Songs and nuns

IT DIDN'T sound all that much fun being at The Point

IT DIDN'T sound all that much fun being at The Point. The audience at Faith of Our Fathers (RTE 1 Saturday) listened in reverential silence and nobody clapped and no one joined in. Much better, therefore, to sit at home with the radio, glass of red wine to hand and sing along with the best of them - which has got to be the monks from Glenstal. Soften your finals, our music, nun at The Bower used to beseech us, so I did, giving Salve Regina everything I'd got. A convent education comes in handy on occasions like that.

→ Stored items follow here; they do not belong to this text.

## src/rtl/hqw_pkg.sv

```systemverilog
// Shared types for the Huber quality-control weight block.
// No dependencies.
package hqw_pkg;

  // How the final stage picks the weight.
  typedef enum logic [1:0] {
    WSEL_ONE  = 2'd0,
    WSEL_ZERO = 2'd1,
    WSEL_CALC = 2'd2
  } wsel_t;

  // Control that travels with each word down the pipeline.
  typedef struct packed {
    logic  valid;
    wsel_t wsel;
    logic  outlier;
    logic  bad;
  } ctl_t;

  localparam logic [1:0] CFG_ENABLE = 2'd0;
  localparam logic [1:0] CFG_CLEFT  = 2'd1;
  localparam logic [1:0] CFG_CRIGHT = 2'd2;

endpackage

```

## src/rtl/hqw_cell.sv

```systemverilog
// One cell of the root search chain: decides one bit of the weight root.
// Depends on hqw_pkg.
module hqw_cell import hqw_pkg::*; #(
  parameter int DATA_WIDTH = 32,
  parameter int FRAC_BITS  = 16,
  parameter int BIT        = 16
) (
  input  logic                                clk,
  input  logic                                rst_n,
  input  logic                                en,
  input  ctl_t                                ctl_i,
  input  logic signed [DATA_WIDTH-1:0]        d_i,
  input  logic [2*DATA_WIDTH-1:0]             a2_i,
  input  logic [2*DATA_WIDTH+2*FRAC_BITS-1:0] e_i,
  input  logic [2*DATA_WIDTH+2*FRAC_BITS-1:0] q_i,
  input  logic [FRAC_BITS:0]                  k_i,
  output ctl_t                                ctl_o,
  output logic signed [DATA_WIDTH-1:0]        d_o,
  output logic [2*DATA_WIDTH-1:0]             a2_o,
  output logic [2*DATA_WIDTH+2*FRAC_BITS-1:0] e_o,
  output logic [2*DATA_WIDTH+2*FRAC_BITS-1:0] q_o,
  output logic [FRAC_BITS:0]                  k_o
);
  localparam int W  = 2*DATA_WIDTH + 2*FRAC_BITS;
  localparam int WX = W + 3;

  // residual e = R - (k*a)^2, q = k*a^2; adding 2^b grows (ka)^2 by (2q + a^2*2^b)*2^b
  logic [WX-1:0] step, trial;
  logic          skip, take;
  ctl_t          ctl_r;
  logic signed [DATA_WIDTH-1:0] d_r;
  logic [2*DATA_WIDTH-1:0] a2_r;
  logic [W-1:0]  e_r, q_r;
  logic [FRAC_BITS:0] k_r;

  always_comb begin
    step  = WX'(a2_i) << BIT;
    trial = ((WX'(q_i) << 1) + step) << BIT;
    skip  = (BIT != FRAC_BITS) && k_i[FRAC_BITS];
    take  = !skip && (trial <= WX'(e_i));
  end

  always_ff @(posedge clk) begin
    if (!rst_n) begin
      ctl_r.valid <= 1'b0;
    end else if (en) begin
      ctl_r.valid <= ctl_i.valid;
    end
    if (en) begin
      ctl_r.wsel    <= ctl_i.wsel;
      ctl_r.outlier <= ctl_i.outlier;
      ctl_r.bad     <= ctl_i.bad;
      d_r  <= d_i;
      a2_r <= a2_i;
      e_r  <= take ? W'(WX'(e_i) - trial) : e_i;
      q_r  <= take ? W'(WX'(q_i) + step) : q_i;
      k_r  <= take ? (k_i | ((FRAC_BITS+1)'(1) << BIT)) : k_i;
    end
  end

  assign ctl_o = ctl_r;
  assign d_o   = d_r;
  assign a2_o  = a2_r;
  assign e_o   = e_r;
  assign q_o   = q_r;
  assign k_o   = k_r;
endmodule

```

## config.mk

```make
export PLATFORM = sky130hd
export DESIGN_NAME = hqw_cell
export DESIGN_NICKNAME = d
export VERILOG_FILES = /design/src/rtl/hqw_pkg.sv /design/src/rtl/hqw_cell.sv
export SDC_FILE = /design/constraint.sdc
export NUM_CORES = 1
export LEC_CHECK = 0
export ABC_AREA = 1
export BUFFER_PORTS_ARGS = -buffer_cell sky130_fd_sc_hd__buf_2
export CORE_ASPECT_RATIO = 0.8
export CORE_UTILIZATION = 40
export CTS_CLUSTER_DIAMETER = 60
export DETAILED_ROUTE_END_ITERATION = 8
export GPL_TIMING_DRIVEN = 0
export HOLD_SLACK_MARGIN = 0.15
export PLACE_DENSITY_LB_ADDON = 0.12
export SLEW_MARGIN = 10
export SYNTH_ARGS = -nofsm -noshare
export SYNTH_HDL_FRONTEND = slang
export SYNTH_SLANG_ARGS = --single-unit
```

## constraint.sdc

```tcl
create_clock -name clk -period 12 [get_ports clk]
set_input_delay 2.4 -clock clk [delete_from_list [all_inputs] [get_ports clk]]
set_output_delay 2.4 -clock clk [all_outputs]
set_load 0.01 [all_outputs]
```

==> results.sh <==
export IMPL_status="finished clean"
export IMPL_hp_class="flop to flop"
export IMPL_tns_ns=0
export IMPL_worstSetupStartpointType="input pin"
export IMPL_die_w_um=305
export IMPL_drive_gt1_frac=0.154
export IMPL_crit_top_cell="nand2_1"
export IMPL_drv_slew=0
export IMPL_syn_nets=4734
export IMPL_ir_worst_vdd_mv=0.0910
export IMPL_clock_path_buffers=3
export IMPL_htreeDepth=2
export IMPL_crit_fanout=10
export IMPL_wl_per_cell_um=22.3
export IMPL_crit_type="input pin to flop"
export IMPL_hpwl_um=111000
export IMPL_initial_utilization=0.406
export IMPL_max_slew_margin=0.176
export IMPL_final_cell_mix="nand2_1, buf_2, inv_1, nor2_1, a21oi_1"
export IMPL_io_buffers=621
export IMPL_max_cap_viol_count=0
export IMPL_drtAntennaViolNets=0
export IMPL_max_slew_worst_pin_slew_ns=1.22
export IMPL_core_area_mm2=0.0724
export IMPL_grt_antenna_before_repair=18
export IMPL_syn_to_final_growth_pct=18.3
export IMPL_die_y_um=245
export IMPL_overflow=0
export IMPL_place_ws_ns=3.34
export IMPL_yosys_warnings=0
export IMPL_p_leak_nw=16.5
export IMPL_vias=31100
export IMPL_async_reset_ff_frac=0
export IMPL_avgSynthCellArea_um2=7.12
export IMPL_post_cts_buffers=0
export IMPL_postCtsResizedCells=0
export IMPL_power_density_mw_per_mm2=125
export IMPL_drt_iter0_markers=3218
export IMPL_clock_latency_ns=0.55
export IMPL_hold_ws_ns=0.555
export IMPL_worstPathArrival_ns=8.67
export IMPL_syn_area_mm2=0.0294
export IMPL_nNetsFinal=5393
export IMPL_cts_sinks=310
export IMPL_hold_buffers=0
export IMPL_total_power_mw=4.34
export IMPL_max_freq_mhz=120
export IMPL_cts_tree="yes"
export IMPL_drtPass1Iterations=6
export IMPL_num_rows=88
export IMPL_grt_max_degree=116
export IMPL_cpPeakStageDelay_ns=0.47
export IMPL_synth_seq_cells=310
export IMPL_gp_congestion=1.00
export IMPL_finalCriticalPeriod_ns=8.31
export IMPL_end_kind="flop"
export IMPL_clk_pin_slew_ns=0.06
export IMPL_grt_pass1_wl_um=182000
export IMPL_dieArea_mm2=0.0746
export IMPL_n_fill_cell=7729
export IMPL_hold_viol=0
export IMPL_fin_util=0.481
export IMPL_synthCells=4134
export IMPL_num_io_pins=623
export IMPL_clockRootBuffer="clkbuf_16"
export IMPL_globalRouteTotalUtil=0.330
export IMPL_synth_enable_flop_cells=309
export IMPL_vias_per_cell=5.40
export IMPL_cp_slowest_cell="o21ai_0"
export IMPL_clock_skew_ns=0
export IMPL_final_setup_viol_count=0
export IMPL_drt_wl_total_um=128000
export IMPL_grt_pass1_vias=27800
export IMPL_fin_ws_ns=3.69
export IMPL_cts_buffers=34
export IMPL_layout_commonest_cell="nand2_1"
export IMPL_drc=0
export IMPL_cp_data_required_time_ns=12.35
export IMPL_grt_setup_unrepaired="no"
export IMPL_fin_crit_sh=0.693
export IMPL_seq_area_frac_synth=0.316
export IMPL_synth_cell_types=50
export IMPL_synth_ff_type="edfxtp_1"
==> area by class of cell <==
cell class	count	area [um2]	share of cell area
timing repair buffer	623	3170	0.0911
clock buffer	40	895	0.0257
buffer	54	303	0.00870
antenna	3	7.51	0.000216
tap	945	1180	0.0340
sequential	310	9300	0.267
clock inverter	20	136	0.00392
multi-input combinational	3117	17400	0.499
inverter	653	2450	0.0704
==> power by group <==
part	leakage [nW]	internal, mW	switching, mW
clock	0.501	0.557	0.449
combinational	12.9	0.614	1.38
sequential	3.03	1.32	0.0249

Nowadays, you'd be hard pressed to find a convent - or indeed a nun. They're either not joining or, if they do, they're out as soon as they've gone in. In the series A Change of Habit (RTE 1, Thursdays) we hear why, from Bernadette Flanagan, a 38 year old theology teacher and member of the Presentation Order. Since she joined, 20 years ago, 40 of her religious sisters have left. There aren't enough challenges in Ireland, she thinks. Those who work abroad are more likely to remain nuns. In Pakistan, for instance, there's a lot of work to be done with women, only half of one per cent of whom can read, she says. She took up theology after discovering that women in the Bible are usually portrayed as prostitutes or temptresses. She makes an interesting observation about the correlation between violence against women and divine gender. Our God is always portrayed as male, but "in those cultures where the god is female," she says, "there is less rape." Fifteen minutes of good talking from a woman who's in the driving seat.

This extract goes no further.